Required action => One figure is the whole answer: the number of lines below that contain the word "datapath".

Records provided =>
`src/rtl/arm_mc_pkg.sv`:
```
// Shared definitions for the multicycle ARM control unit.
// Contents:
//   - state_t: FSM state encoding
//   - ALU_*: ALUControl encodings driven to the datapath
//   - CMD_*: data-processing cmd field values
//   - COND_*: condition field values
//   - OP_*: instruction class field values
//   - helper functions mapping a cmd to its ALU operation and flag class
package arm_mc_pkg;

    typedef enum logic [3:0] {
        S_FETCH  = 4'd0,
        S_DECODE = 4'd1,
        S_MEMADR = 4'd2,
        S_MEMRD  = 4'd3,
        S_MEMWB  = 4'd4,
        S_MEMWR  = 4'd5,
        S_EXECR  = 4'd6,
        S_EXECI  = 4'd7,
        S_ALUWB  = 4'd8,
        S_BRANCH = 4'd9
    } state_t;

    localparam logic [2:0] ALU_ADD = 3'd0;
    localparam logic [2:0] ALU_SUB = 3'd1;
    localparam logic [2:0] ALU_AND = 3'd2;
    localparam logic [2:0] ALU_ORR = 3'd3;
    localparam logic [2:0] ALU_EOR = 3'd4;
    localparam logic [2:0] ALU_MOV = 3'd5;

    localparam logic [3:0] CMD_AND = 4'b0000;
    localparam logic [3:0] CMD_EOR = 4'b0001;
    localparam logic [3:0] CMD_SUB = 4'b0010;
    localparam logic [3:0] CMD_ADD = 4'b0100;
    localparam logic [3:0] CMD_CMP = 4'b1010;
    localparam logic [3:0] CMD_ORR = 4'b1100;
    localparam logic [3:0] CMD_MOV = 4'b1101;

    localparam logic [3:0] COND_EQ = 4'b0000;
    localparam logic [3:0] COND_NE = 4'b0001;
    localparam logic [3:0] COND_CS = 4'b0010;
    localparam logic [3:0] COND_CC = 4'b0011;
    localparam logic [3:0] COND_MI = 4'b0100;
    localparam logic [3:0] COND_PL = 4'b0101;
    localparam logic [3:0] COND_VS = 4'b0110;
    localparam logic [3:0] COND_VC = 4'b0111;
    localparam logic [3:0] COND_HI = 4'b1000;
    localparam logic [3:0] COND_LS = 4'b1001;
    localparam logic [3:0] COND_GE = 4'b1010;
    localparam logic [3:0] COND_LT = 4'b1011;
    localparam logic [3:0] COND_GT = 4'b1100;
    localparam logic [3:0] COND_LE = 4'b1101;
    localparam logic [3:0] COND_AL = 4'b1110;
    localparam logic [3:0] COND_NV = 4'b1111;

    localparam logic [1:0] OP_DP  = 2'b00;
    localparam logic [1:0] OP_MEM = 2'b01;
    localparam logic [1:0] OP_BR  = 2'b10;
    localparam logic [1:0] OP_UND = 2'b11;

    // Unlisted cmd values fall back to ADD.
    function automatic logic [2:0] cmd_to_alu(input logic [3:0] cmd);
        logic [2:0] r;
        r = ALU_ADD;
        case (cmd)
            CMD_ADD: r = ALU_ADD;
            CMD_SUB: r = ALU_SUB;
            CMD_CMP: r = ALU_SUB;
            CMD_AND: r = ALU_AND;
            CMD_ORR: r = ALU_ORR;
            CMD_EOR: r = ALU_EOR;
            CMD_MOV: r = ALU_MOV;
            default: r = ALU_ADD;
        endcase
        return r;
    endfunction

    // Arithmetic ops are the only ones that produce meaningful C and V.
    function automatic logic cmd_is_arith(input logic [3:0] cmd);
        return (cmd == CMD_ADD) || (cmd == CMD_SUB) || (cmd == CMD_CMP);
    endfunction

endpackage

```
`src/rtl/arm_cond_unit.sv`:
```
// NZCV status register and condition-code evaluation.
// Ports:
//   i_clk, i_rst      : clock, asynchronous active-high reset (clears flags)
//   i_cond            : instruction cond field
//   i_alu_flags       : {N,Z,C,V} from the ALU this cycle
//   i_load_nz         : load N and Z from i_alu_flags at the clock edge
//   i_load_cv         : load C and V from i_alu_flags at the clock edge
//   o_flags           : registered {N,Z,C,V}
//   o_cond_pass       : i_cond is satisfied by the registered flags
module arm_cond_unit
    import arm_mc_pkg::*;
(
    input  logic       i_clk,
    input  logic       i_rst,
    input  logic [3:0] i_cond,
    input  logic [3:0] i_alu_flags,
    input  logic       i_load_nz,
    input  logic       i_load_cv,
    output logic [3:0] o_flags,
    output logic       o_cond_pass
);

    logic [3:0] r_flags;
    logic       w_n, w_z, w_c, w_v;

    always_ff @(posedge i_clk or posedge i_rst) begin
        if (i_rst) begin
            r_flags <= 4'b0000;
        end else begin
            if (i_load_nz) r_flags[3:2] <= i_alu_flags[3:2];
            if (i_load_cv) r_flags[1:0] <= i_alu_flags[1:0];
        end
    end

    assign {w_n, w_z, w_c, w_v} = r_flags;
    assign o_flags = r_flags;

    always_comb begin
        o_cond_pass = 1'b1;
        case (i_cond)
            COND_EQ: o_cond_pass = w_z;
            COND_NE: o_cond_pass = !w_z;
            COND_CS: o_cond_pass = w_c;
            COND_CC: o_cond_pass = !w_c;
            COND_MI: o_cond_pass = w_n;
            COND_PL: o_cond_pass = !w_n;
            COND_VS: o_cond_pass = w_v;
            COND_VC: o_cond_pass = !w_v;
            COND_HI: o_cond_pass = w_c && !w_z;
            COND_LS: o_cond_pass = !w_c || w_z;
            COND_GE: o_cond_pass = (w_n == w_v);
            COND_LT: o_cond_pass = (w_n != w_v);
            COND_GT: o_cond_pass = !w_z && (w_n == w_v);
            COND_LE: o_cond_pass = w_z || (w_n != w_v);
            COND_AL: o_cond_pass = 1'b1;
            COND_NV: o_cond_pass = 1'b1;
            default: o_cond_pass = 1'b1;
        endcase
    end

endmodule

```
`src/rtl/arm_mc_controller.sv`:
```
// Multicycle ARM control unit: sequences fetch/decode/execute/memory/
// writeback and drives every datapath mux select and write strobe.
// Ports:
//   clk, reset        : clock, asynchronous active-high reset
//   Instr             : instruction register contents
//   ALUFlags          : {N,Z,C,V} from the ALU this cycle
//   adr_lsb           : byte offset of the data address
//   mem_ready         : memory has completed the current request
//   mem_req           : memory access requested this cycle
//   PCWrite, IRWrite, RegWrite, MemWrite : write strobes
//   AdrSrc, ALUSrcA, ALUSrcB, ResultSrc, ImmSrc, RegSrc : mux selects
//   ALUControl        : ALU operation (ADD=0 SUB=1 AND=2 ORR=3 EOR=4 MOV=5)
//   byteEnable        : store lane enables
//   branch_link       : write PC+4 into R14
//   StatusRegister    : registered {N,Z,C,V}
module arm_mc_controller
    import arm_mc_pkg::*;
#(
    parameter int ALUCTRL_W     = 4,
    parameter bit MEM_HANDSHAKE = 1'b1
) (
    input  logic                 clk,
    input  logic                 reset,
    input  logic [31:0]          Instr,
    input  logic [3:0]           ALUFlags,
    input  logic [1:0]           adr_lsb,
    input  logic                 mem_ready,
    output logic                 mem_req,
    output logic                 PCWrite,
    output logic                 IRWrite,
    output logic                 RegWrite,
    output logic                 MemWrite,
    output logic                 AdrSrc,
    output logic                 ALUSrcA,
    output logic [1:0]           ALUSrcB,
    output logic [1:0]           ResultSrc,
    output logic [1:0]           ImmSrc,
    output logic [1:0]           RegSrc,
    output logic [ALUCTRL_W-1:0] ALUControl,
    output logic [3:0]           byteEnable,
    output logic                 branch_link,
    output logic [3:0]           StatusRegister
);

    state_t     r_state;
    state_t     w_next;

    logic [3:0] w_cond;
    logic [1:0] w_op;
    logic [5:0] w_funct;
    logic [3:0] w_cmd;
    logic       w_imm, w_s_bit, w_load, w_byte, w_link, w_is_cmp;
    logic       w_rdy, w_cond_pass, w_load_nz, w_load_cv;
    logic       w_mem_req, w_pc_write, w_ir_write, w_reg_write, w_mem_write, w_bl;
    logic [3:0] w_be;
    logic [2:0] w_alu_sel;
    logic       w_unused;

    assign w_cond   = Instr[31:28];
    assign w_op     = Instr[27:26];
    assign w_funct  = Instr[25:20];
    assign w_imm    = w_funct[5];
    assign w_cmd    = w_funct[4:1];
    assign w_s_bit  = w_funct[0];
    assign w_load   = w_funct[0];
    assign w_byte   = w_funct[2];
    assign w_link   = w_funct[4];
    assign w_is_cmp = (w_cmd == CMD_CMP);
    assign w_unused = ^Instr[19:0];

    // With the handshake disabled every access completes in one cycle.
    assign w_rdy = MEM_HANDSHAKE ? mem_ready : 1'b1;

    arm_cond_unit u_cond (
        .i_clk       (clk),
        .i_rst       (reset),
        .i_cond      (w_cond),
        .i_alu_flags (ALUFlags),
        .i_load_nz   (w_load_nz),
        .i_load_cv   (w_load_cv),
        .o_flags     (StatusRegister),
        .o_cond_pass (w_cond_pass)
    );

    always_ff @(posedge clk or posedge reset) begin
        if (reset) r_state <= S_FETCH;
        else       r_state <= w_next;
    end

    always_comb begin
        w_next      = r_state;
        w_mem_req   = 1'b0;
        w_pc_write  = 1'b0;
        w_ir_write  = 1'b0;
        w_reg_write = 1'b0;
        w_mem_write = 1'b0;
        w_bl        = 1'b0;
        w_be        = 4'b0000;
        w_load_nz   = 1'b0;
        w_load_cv   = 1'b0;
        AdrSrc      = 1'b0;
        ALUSrcA     = 1'b0;
        ALUSrcB     = 2'b00;
        ResultSrc   = 2'b00;
        ImmSrc      = 2'b00;
        w_alu_sel   = ALU_ADD;
        case (r_state)
            S_FETCH: begin
                w_mem_req = 1'b1;
                ALUSrcA   = 1'b1;
                ALUSrcB   = 2'b10;
                ResultSrc = 2'b10;
                if (w_rdy) begin
                    w_ir_write = 1'b1;
                    w_pc_write = 1'b1;
                    w_next     = S_DECODE;
                end
            end
            S_DECODE: begin
                // PC+8 on the ALU so R15 reads see the architectural value.
                ALUSrcA   = 1'b1;
                ALUSrcB   = 2'b10;
                ResultSrc = 2'b10;
                if (!w_cond_pass) begin
                    w_next = S_FETCH;
                end else begin
                    case (w_op)
                        OP_DP:   w_next = w_imm ? S_EXECI : S_EXECR;
                        OP_MEM:  w_next = S_MEMADR;
                        OP_BR:   w_next = S_BRANCH;
                        OP_UND:  w_next = S_FETCH;
                        default: w_next = S_FETCH;
                    endcase
                end
            end
            S_MEMADR: begin
                ALUSrcB = 2'b01;
                ImmSrc  = 2'b00;
                w_next  = w_load ? S_MEMRD : S_MEMWR;
            end
            S_MEMRD: begin
                w_mem_req = 1'b1;
                AdrSrc    = 1'b1;
                if (w_rdy) w_next = S_MEMWB;
            end
            S_MEMWB: begin
                ResultSrc   = 2'b01;
                w_reg_write = 1'b1;
                w_next      = S_FETCH;
            end
            S_MEMWR: begin
                // MemWrite stays high for the whole request so the bus
                // sees stable controls across wait states.
                w_mem_req   = 1'b1;
                w_mem_write = 1'b1;
                AdrSrc      = 1'b1;
                w_be        = w_byte ? (4'b0001 << adr_lsb) : 4'b1111;
                if (w_rdy) w_next = S_FETCH;
            end
            S_EXECR: begin
                ALUSrcB   = 2'b00;
                w_alu_sel = cmd_to_alu(w_cmd);
                w_next    = S_ALUWB;
            end
            S_EXECI: begin
                ALUSrcB   = 2'b01;
                w_alu_sel = cmd_to_alu(w_cmd);
                w_next    = S_ALUWB;
            end
            S_ALUWB: begin
                // Keep the ALU on the same operation so ALUFlags are valid
                // for the flag load at this edge.
                ALUSrcB     = w_imm ? 2'b01 : 2'b00;
                w_alu_sel   = cmd_to_alu(w_cmd);
                ResultSrc   = 2'b00;
                w_reg_write = !w_is_cmp;
                w_load_nz   = w_s_bit || w_is_cmp;
                w_load_cv   = (w_s_bit || w_is_cmp) && cmd_is_arith(w_cmd);
                w_next      = S_FETCH;
            end
            S_BRANCH: begin
                ALUSrcB    = 2'b01;
                ImmSrc     = 2'b10;
                ResultSrc  = 2'b10;
                w_pc_write = 1'b1;
                if (w_link) begin
                    w_bl        = 1'b1;
                    w_reg_write = 1'b1;
                end
                w_next = S_FETCH;
            end
            default: w_next = S_FETCH;
        endcase
    end

    // R15 is read as Rn for branches; Rd is read as the second source for stores.
    assign RegSrc = {(w_op == OP_MEM) && !w_load, (w_op == OP_BR)};

    assign ALUControl = ALUCTRL_W'(w_alu_sel);

    // Strobes are masked by reset directly so an abort takes effect at once.
    assign mem_req     = w_mem_req   && !reset;
    assign PCWrite     = w_pc_write  && !reset;
    assign IRWrite     = w_ir_write  && !reset;
    assign RegWrite    = w_reg_write && !reset;
    assign MemWrite    = w_mem_write && !reset;
    assign branch_link = w_bl        && !reset;
    assign byteEnable  = reset ? 4'b0000 : w_be;

endmodule

```
`config.mk`:
```
export PLATFORM = sky130hd
export DESIGN_NAME = arm_mc_controller
export DESIGN_NICKNAME = d
export VERILOG_FILES = /design/src/rtl/arm_mc_pkg.sv /design/src/rtl/arm_cond_unit.sv /design/src/rtl/arm_mc_controller.sv
export SDC_FILE = /design/constraint.sdc
export NUM_CORES = 1
export LEC_CHECK = 0
export CORE_ASPECT_RATIO = 1.4
export CORE_MARGIN = 10
export CORE_UTILIZATION = 44
export CTS_CLUSTER_SIZE = 30
export DETAILED_ROUTE_END_ITERATION = 12
export DONT_BUFFER_PORTS = 1
export PLACE_DENSITY_LB_ADDON = 0.05
export SLEW_MARGIN = 40
export SYNTH_ARGS = -nofsm -noshare
export SYNTH_HDL_FRONTEND = slang
export SYNTH_HIERARCHICAL = 1
export SYNTH_SLANG_ARGS = --single-unit
```
`constraint.sdc`:
```
create_clock -name clk -period 4.1 [get_ports clk]
set_clock_uncertainty 0.2 [all_clocks]
set_input_delay 0.82 -clock clk [delete_from_list [all_inputs] [get_ports clk]]
set_output_delay 0.82 -clock clk [all_outputs]
set_load 0.01 [all_outputs]
```
==> results of run 1 <==
[worst max-delay path: stages, from the launching register on]
cell and delay [ns]:
dfrtp_1 0.61, nor4b_2 0.39, a31oi_2 0.10, nor4_1 0.50
[layout by cell type, fill, tap and decap left out, types with 2 or more instances in the layout]
cell type | netlist | layout
nor2b_1 | 5 | 5
clkbuf_4 | 0 | 3
inv_2 | 2 | 2
mux2_1 | 4 | 4
a21oi_1 | 5 | 5
conb_1 | 1 | 2
nor3_1 | 5 | 5
o311ai_1 | 2 | 2
nor2_2 | 3 | 3
nor2_1 | 8 | 8
a32oi_1 | 2 | 2
inv_1 | 7 | 7
nand2b_1 | 10 | 10
o21bai_1 | 2 | 2
nand4_1 | 2 | 2
nand2_1 | 6 | 6
dfrtp_1 | 8 | 8
nor3b_1 | 6 | 6
xor2_1 | 2 | 2
o21ai_1 | 2 | 2
a21oi_2 | 3 | 3
nor4b_2 | 2 | 2
[cell families after synthesis]
family / share of synthesized area
AO/OA/AOI/OAI: 0.261
XOR/XNOR: 0.0317
buffers and inverters: 0.106
flip-flops: 0.188
multiplexers: 0.0516
other: 0.00352
AND/OR/NAND/NOR: 0.359
[state kept, by name (all words and copies together) (netlist names)]
| register | flops |
|---|---|
| u_cond/o_flags | 4 |
| r_state | 4 |
[metrics by stage]
stage | worst slack (ns) | instances | cell area [µm²]
after floorplan | 1.52 | 130 | 1070
after global placement | 1.44 | 143 | 1020
after detailed placement | 1.46 | 143 | 1020
after CTS | 1.19 | 146 | 1040
after global routing | 1.10 | 146 | 1040
final | 1.22 | 146 | 1040
[power groups by stage]
stage	clock (µW)	sequential [µW]	combinational, µW
floorplan	0	157	351
global placement	0	228	305
detailed placement	0	229	308
CTS	61.7	227	310
global route	65.9	240	340
finish	58.5	226	306
[metal layers]
layer	vias up	GRT usage
met5	-	0
met4	0	0.0471
met3	2	0.0515
met2	36	0.203
met1	449	0.114
li1	457	-
[cell type report]
class	instances	share of cell area
clock buffer	3	0.0216
multi-input combinational	103	0.726
inverter	9	0.0324
tap	23	0.0276
sequential	8	0.192
[worst min path at each step]
| stage | start | end | slack, ns |
|---|---|---|---|
| final | reset | u_cond/o_flags[2] | 0.13 |
| after CTS | reset | u_cond/o_flags[2] | 0.13 |
| after detailed placement | reset | u_cond/o_flags[1] | 0.41 |
| after global placement | reset | u_cond/o_flags[1] | 0.40 |
| after floorplan | u_cond/o_flags[2] | u_cond/o_flags[2] | 0.38 |
| after global routing | reset | u_cond/o_flags[2] | 0.13 |
==> reports/metrics.cfg, run 1 <==
[global_route]
grt_start_max_net_pins = 20
grt_pass1_vias = 949
grt_pass1_wl_um = 4500
antenna_found_initial = 0
grtUsageTotal = 0.117
grt_overflow_total = 0

[synth]
ys_seq_elements = 8
ys.flop_type = dfrtp_1
ys_warn_count = 6
yosysMostFrequentCell = nand2b_1
synth_area_um2 = 1070
synth_top_cell_area_share = 0.188
synth_common_cells = nand2b_1 (10), dfrtp_1 (8), nor2_1 (8), inv_1 (7)
avgSynthCellArea_um2 = 8.26
yosysSeqAreaShare = 0.188
ys_types = 56
synth_largest_area_cell = dfrtp_1
ys_async_sr_fraction = 1.00
postSynthCellCount = 129
synth_edf_count = 0
synthTopCellsByArea = dfrtp_1 (19%), nand2b_1 (5.9%), mux2_1 (4.2%)

[power]
power_density_nw_per_um2 = 566
netSwitchingFraction = 0.515
power_frac_comb = 0.518
p_switching_uw = 304
p_total_uw = 590
pwr-share-clk = 0.099
p_seq_frac = 0.383
intPower_uw = 286
total_leakage_power_uw = 0.000408
peakVddDrop_uv = 261

[floorplan]
rows = 21
die_h_um = 78.2
die-area_um2 = 4820
core_area_um2 = 2360
boundaryPins = 69
die_x_um = 61.6
start_util = 0.451

[cells_and_area]
antenna_cells = 0
layout.nets = 166
seq_area_um2 = 200
multi_input_area_um2 = 757
post-route-util = 0.441
syn_to_final_growth_pct = -2.23
drive_gt1_frac = 0.163
nFillCells = 265

[clock_tree]
htreeDepth = 1
clk_pin_slew_worst_paths_ns = 0.05
worstSkewPairLatency_ns = 0.25
cts_resized = 0
postCtsSetupRepairBufs = 0
cts_made_buffers = 3
cts.root.buffer_cell = clkbuf_4
cts_tree = done
hold_buffers = 0
clock-sinks = 8
cts_max_path_buffers = 2

[timing]
setup-tns-final_ns = 0
timing.final.crit_share = 0.702
setup_violations = 0
timing.fmax_mhz = 348
min_period_ns = 2.88
maxSlewViolCount = 0
hold_violations = 0
rsz0062_at_grt = no
tightest_slew_ns = 0.639
whs_ns = 0.132
slew_headroom = 0.574

[detailed_routing]
wirelength_met1_um = 971
met3_length_um = 358
drtPass1Iterations = 4
routed_wl_um = 2830
wl_met2_um = 1470
wl_per_cell_um = 19.3
initialDrtViolationCount = 36
ant_nets = 0
via_count = 944
avgViaCountPerCell = 6.47
topRoutingLayerUsed = met4
drc = 0

[status]
outcome = finished, final reports clean

[place]
port_buffers = 0
gp_congestion = 0.791
dp_hpwl_um = 2310

[critical_path]
cp-startpoint = r_state[2]
cp-end-kind = output pin
critPathCapture = ALUControl[1]
startpoint_type = register
critPathKind = register to output pin
worstPathRequired_ns = 3.08
r2r_cells = 6
r2r_start = u_cond/o_flags[0]
reg2reg_setup_slack_ns = 1.76
crit_arrival_ns = 1.86
cp_max_fo = 17
r2r_end = r_state[0]

[flow_run]
drv_cap = 0

[worst_hold_path]
hold_class = primary input to asynchronous set/reset pin

No activity file was read; power rests on OpenSTA's default activity.
==> inputs of run 2 (changes only) <==
Clock period 4.1 ns to 2.9 ns, I/O delays scaled along.
==> run 2 against run 1 <==
First-iteration DRC count up 33%. Register-to-register slack worse by 1.1 ns. Non-clock buffer count up 5. Combinational power up 75%. Total power up 48%. Design area up 3.8%. Worst hold slack better by 0.096 ns. Setup slack worse by 0.78 ns. Sequential power up 10%. Critical path depth up 1. Largest cell class unchanged.
==> reports/metrics.cfg, run 2 (synthesis results as in run 1) <==
[status]
outcome = finished, final reports clean

[flow_run]
drv_cap = 0

[critical_path]
crit_arrival_ns = 1.67
cp_max_fo = 9
cp-end-kind = output pin
cp-startpoint = r_state[3]
path_cells = buf_4 > inv_1 > a31oi_2 > nor4_1
cp_num_buf_inv = 2
startpoint_type = register
worstPathRequired_ns = 2.12
worst_path_largest_cell_delay_ns = 0.48
cp_top_family = simple AND/OR/NAND/NOR gates
critPathKind = register to output pin
r2r_start = u_cond/o_flags[2]
slowest_stage = nor4_1

[power]
peakVddDrop_uv = 411
power_density_nw_per_um2 = 807
power_frac_comb = 0.614
p_switching_uw = 440
total_leakage_power_uw = 0.000433
intPower_uw = 433
p_seq_frac = 0.285
netSwitchingFraction = 0.504
pwr-share-clk = 0.101

[place]
gp_congestion = 0.752
port_buffers = 0
dp_cells = 147
dp_hpwl_um = 2360

[detailed_routing]
ant_nets = 0
wl_per_cell_um = 19.0
drtPass1Iterations = 4
drc = 0
via_count = 975
initialDrtViolationCount = 48
avgViaCountPerCell = 6.46
routed_wl_um = 2870

[timing]
hold_violations = 0
rsz0062_at_grt = no
maxSlewViolCount = 0
tightest_slew_ns = 0.522
setup-tns-final_ns = 0
min_period_ns = 2.45
timing.fmax_mhz = 408
timing.final.crit_share = 0.845
slew_headroom = 0.649
setup_violations = 0

[floorplan]
start_util = 0.451
core_area_um2 = 2360
boundaryPins = 69
rows = 21
die_x_um = 61.6
die_h_um = 78.2
die-area_um2 = 4820

[cells_and_area]
multi_input_area_um2 = 757
drive_gt1_frac = 0.188
layout.nets = 171
final-instance-count-excl-fill = 151
layout_common_cells = nand2b_1 (10), nor2_1 (8), dfrtp_1 (8)
syn_to_final_growth_pct = 1.53
antenna_cells = 0
seq_area_um2 = 200
nFillCells = 245
mostFrequentLayoutCell = nand2b_1

[global_route]
antenna_found_initial = 0
grt_start_max_net_pins = 17
grtUsageTotal = 0.116
grt_pass1_wl_um = 4460
grt_pass1_vias = 961
grt_overflow_total = 0

[clock_tree]
cts_made_buffers = 3
clk_pin_slew_worst_paths_ns = 0.06
htreeDepth = 1
cts_tree = done
worstSkewPairLatency_ns = 0.26
cts.root.buffer_cell = clkbuf_4
cts_max_path_buffers = 2
clock-sinks = 8

[worst_hold_path]
hold_class = primary input to register
min_from = mem_ready

[run 2: what timing repair did]
item                                    in CTS  in global routing
hold buffers                                 1                  0
setup buffers                                0                  0
hold endpoints to repair                     8                  0
endpoints found under the setup margin       0                  0
gates resized for setup                      0                  0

Task solution => 2